Bauförderung

· Bauförderung

Eine Baufinanzierung und die Aufnahme eines Baukredites ist in der Regel mit recht hohen Kosten verbunden, was natürlich an der Tatsache liegt, dass eine zu finanzierende Immobilie selten unter einem Preis von 100.000 Euro zu bekommen ist. Aus diesem Grunde sind viele Kreditnehmer natürlich praktisch um jeden Euro froh, der ihnen zur finanziellen Unterstützung im Rahmen der Baufinanzierung angeboten wird. Und tatsächlich gibt es heute diverse Möglichkeiten der staatlichen Bauförderung, denn nach wie vor ist der Staat daran interessiert, dass sich die Bürger für den Erwerb oder auch den Bau eines Eigenheims entscheiden.

Derzeit gibt es in erster Linie vier Arten von Bauförderung, die man unter bestimmten Voraussetzungen in Anspruch nehmen kann. Die erste Form der staatlichen Förderung ist die Riester-Rente, speziell auf den Bereich Baufinanzierung und Immobilienkredit bezogen auch als Wohnriester bekannt. Seit einiger Zeit ist es hier so, dass der Kreditnehmer die Riester-Zulagen auch direkt in die Tilgung eines Darlehens einfließen lassen kann, welches zum Zwecke der Finanzierung eigenen Wohneigentums aufgenommen wurde. Die Riester-Förderung wird in die Grundzulage und in eine weitere mögliche Kinderzulage unterteilt. Die Höhe der Förderung beträgt derzeit maximal 154 Euro pro erwachsener Person (Arbeitnehmer) und 185 Euro bzw. bei ab dem 01. Januar 2008 geborenen Kindern 300 Euro pro Kind. Eine Familie mit zwei Kindern kann somit schon einmal jährlich bestenfalls 908 Euro in Form der Riester-Rente auch als Bauförderung in Anspruch nehmen.

Als zweite Form der möglichen Förderung kommt für nicht wenige Baufinanzierer auch die Inanspruchnahme der Arbeitnehmersparzulage in Betracht. Auch diese kann als Bauförderung genutzt werden, da man diese Zulage zum Beispiel auf Vermögenswirksame Leistungen erhält, die man in einen Bausparvertrag einzahlt, der natürlich wiederum häufig in eine Baufinanzierung mit einfließt. Die Höhe der Arbeitnehmersparzulage beträgt neun Prozent, allerdings auf maximale Einzahlung von 470 Euro im Jahr und man bekommt die Zulage nur dann, wenn man nicht über 20.000 Euro an Einkommen im Jahr erzielt. Somit kann man jährlich maximal pro Person 42,30 Euro erhalten, also, um beim Beispiel des Ehepaares mit zwei Kindern zu bleiben, insgesamt 84,60 Euro jährlich.

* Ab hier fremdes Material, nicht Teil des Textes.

$ cat src/hdl/dq_pkg.sv
// Shared types and constants for the double-ended queue.
package dq_pkg;

  localparam int DEPTH_DEF      = 64;
  localparam int VALUE_BITS_DEF = 32;

  localparam int OPCODE_W = 3;
  localparam int DATA_W   = 32;
  localparam int STATUS_W = 2;
  localparam int COUNT_W  = 7;

  typedef enum logic [OPCODE_W-1:0] {
    OP_PUSH_BACK  = 3'd0,
    OP_PUSH_FRONT = 3'd1,
    OP_POP_FRONT  = 3'd2,
    OP_POP_BACK   = 3'd3,
    OP_REVERSE    = 3'd4,
    OP_QUERY      = 3'd5
  } opcode_t;

  typedef enum logic [STATUS_W-1:0] {
    ST_OK        = 2'd0,
    ST_POP_EMPTY = 2'd1,
    ST_PUSH_FULL = 2'd2
  } status_t;

  typedef struct packed {
    logic [OPCODE_W-1:0] opcode;
    logic [DATA_W-1:0]   value;
  } op_item_t;

  typedef struct packed {
    logic [STATUS_W-1:0] status;
    logic [DATA_W-1:0]   front_value;
    logic [DATA_W-1:0]   back_value;
    logic [COUNT_W-1:0]  count;
    logic                is_empty;
  } res_item_t;

  // What one row of cells does in a given cycle.
  typedef struct packed {
    logic shift_in;
    logic append;
    logic shift_out;
  } chain_cmd_t;

endpackage

$ cat src/hdl/dq_cell.sv
// One storage cell of a row: loads from a neighbour or from the incoming value.
module dq_cell #(
  parameter int WIDTH = dq_pkg::VALUE_BITS_DEF
) (
  input  logic               clk,
  input  dq_pkg::chain_cmd_t cmd,
  input  logic               hit,
  input  logic [WIDTH-1:0]   value,
  input  logic [WIDTH-1:0]   lower,
  input  logic [WIDTH-1:0]   upper,
  output logic [WIDTH-1:0]   q
);

  always_ff @(posedge clk) begin
    if (cmd.shift_in) begin
      q <= lower;
    end else if (cmd.shift_out) begin
      q <= upper;
    end else if (cmd.append && hit) begin
      q <= value;
    end
  end

endmodule

$ cat src/hdl/dq_chain.sv
// A row of cells packed towards cell zero; cell zero holds the end that shifts in and out.
module dq_chain #(
  parameter int DEPTH = dq_pkg::DEPTH_DEF,
  parameter int WIDTH = dq_pkg::VALUE_BITS_DEF,
  parameter int CNT_W = $clog2(DEPTH + 1)
) (
  input  logic               clk,
  input  dq_pkg::chain_cmd_t cmd,
  input  logic [CNT_W-1:0]   cnt,
  input  logic [WIDTH-1:0]   value,
  output logic [WIDTH-1:0]   head
);

  logic [WIDTH-1:0] q [DEPTH];

  for (genvar i = 0; i < DEPTH; i++) begin : g_cell
    logic [WIDTH-1:0] lower;
    logic [WIDTH-1:0] upper;
    logic             hit;

    if (i == 0) begin : g_first
      assign lower = value;
    end else begin : g_lower
      assign lower = q[i-1];
    end

    if (i == DEPTH - 1) begin : g_last
      assign upper = q[i];
    end else begin : g_upper
      assign upper = q[i+1];
    end

    // An append lands in the first free cell, which sits at the current count.
    assign hit = (cnt == CNT_W'(i));

    dq_cell #(
      .WIDTH(WIDTH)
    ) u_cell (
      .clk  (clk),
      .cmd  (cmd),
      .hit  (hit),
      .value(value),
      .lower(lower),
      .upper(upper),
      .q    (q[i])
    );
  end

  assign head = q[0];

endmodule
===== config.mk =====
export PLATFORM = sky130hd
export DESIGN_NAME = fpsa_ctrl
export DESIGN_NICKNAME = d
export VERILOG_FILES = /design/src/rtl/core/fpsa_pkg.sv /design/src/rtl/core/fpsa_ctrl.sv
export SDC_FILE = /design/constraint.sdc
export NUM_CORES = 1
export LEC_CHECK = 0
export ABC_AREA = 0
export BUFFER_PORTS_ARGS = -buffer_cell sky130_fd_sc_hd__buf_2
export CORE_MARGIN = 5
export CORE_UTILIZATION = 50
export DETAILED_ROUTE_END_ITERATION = 16
export GPL_TIMING_DRIVEN = 0
export PLACE_DENSITY_LB_ADDON = 0.3
export SLEW_MARGIN = 5
export SYNTH_ARGS = -nofsm -noshare
export SYNTH_HDL_FRONTEND = slang
export SYNTH_SLANG_ARGS = --single-unit

===== constraint.sdc =====
create_clock -name clk -period 5.9 [get_ports clk]
set_input_delay 0 -clock clk [delete_from_list [all_inputs] [get_ports clk]]
set_output_delay 0 -clock clk [all_outputs]
set_load 0.03 [all_outputs]
File: config.mk
export PLATFORM = sky130hd
export DESIGN_NAME = fpsa_cell
export DESIGN_NICKNAME = d
export VERILOG_FILES = /design/src/rtl/core/fpsa_pkg.sv /design/src/rtl/core/fpsa_cell.sv
export SDC_FILE = /design/constraint.sdc
export NUM_CORES = 1
export LEC_CHECK = 0
export BUFFER_PORTS_ARGS = -buffer_cell sky130_fd_sc_hd__buf_2
export CAP_MARGIN = 20
export CELL_PAD_IN_SITES_DETAIL_PLACEMENT = 0
export CELL_PAD_IN_SITES_GLOBAL_PLACEMENT = 1
export CORE_MARGIN = 5
export CORE_UTILIZATION = 30
export DETAILED_ROUTE_END_ITERATION = 10
export GPL_TIMING_DRIVEN = 0
export PLACE_DENSITY_LB_ADDON = 0.1
export SYNTH_ARGS = -nofsm -noshare
export SYNTH_HDL_FRONTEND = slang
export SYNTH_SLANG_ARGS = --single-unit
File: constraint.sdc
create_clock -name clk -period 4.95 [get_ports clk]
set_input_delay 0.7425 -clock clk [delete_from_list [all_inputs] [get_ports clk]]
set_output_delay 0.7425 -clock clk [all_outputs]
set_load 0.05 [all_outputs]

Die dritte Art von möglicher Bauförderung ist die Wohnungsbauprämie. Auch diese erhält man auf Einzahlungen in einen Bausparvertrag, bis zu einem möglichen Höchsteinkommen von jährlich 25.600 Euro, und zwar in Höhe von maximal 45,06 Euro pro Person, also im Beispiel 90,11 Euro für das Ehepaar. In der Summe kann die Beispiel-Familie also insgesamt jährlich eine staatliche Bauförderung in Höhe von 1.082,71 Euro in Anspruch nehmen und als vierte Förderung kommt ggfls. noch ein zinsgünstiges KfW-Darlehen hinzu.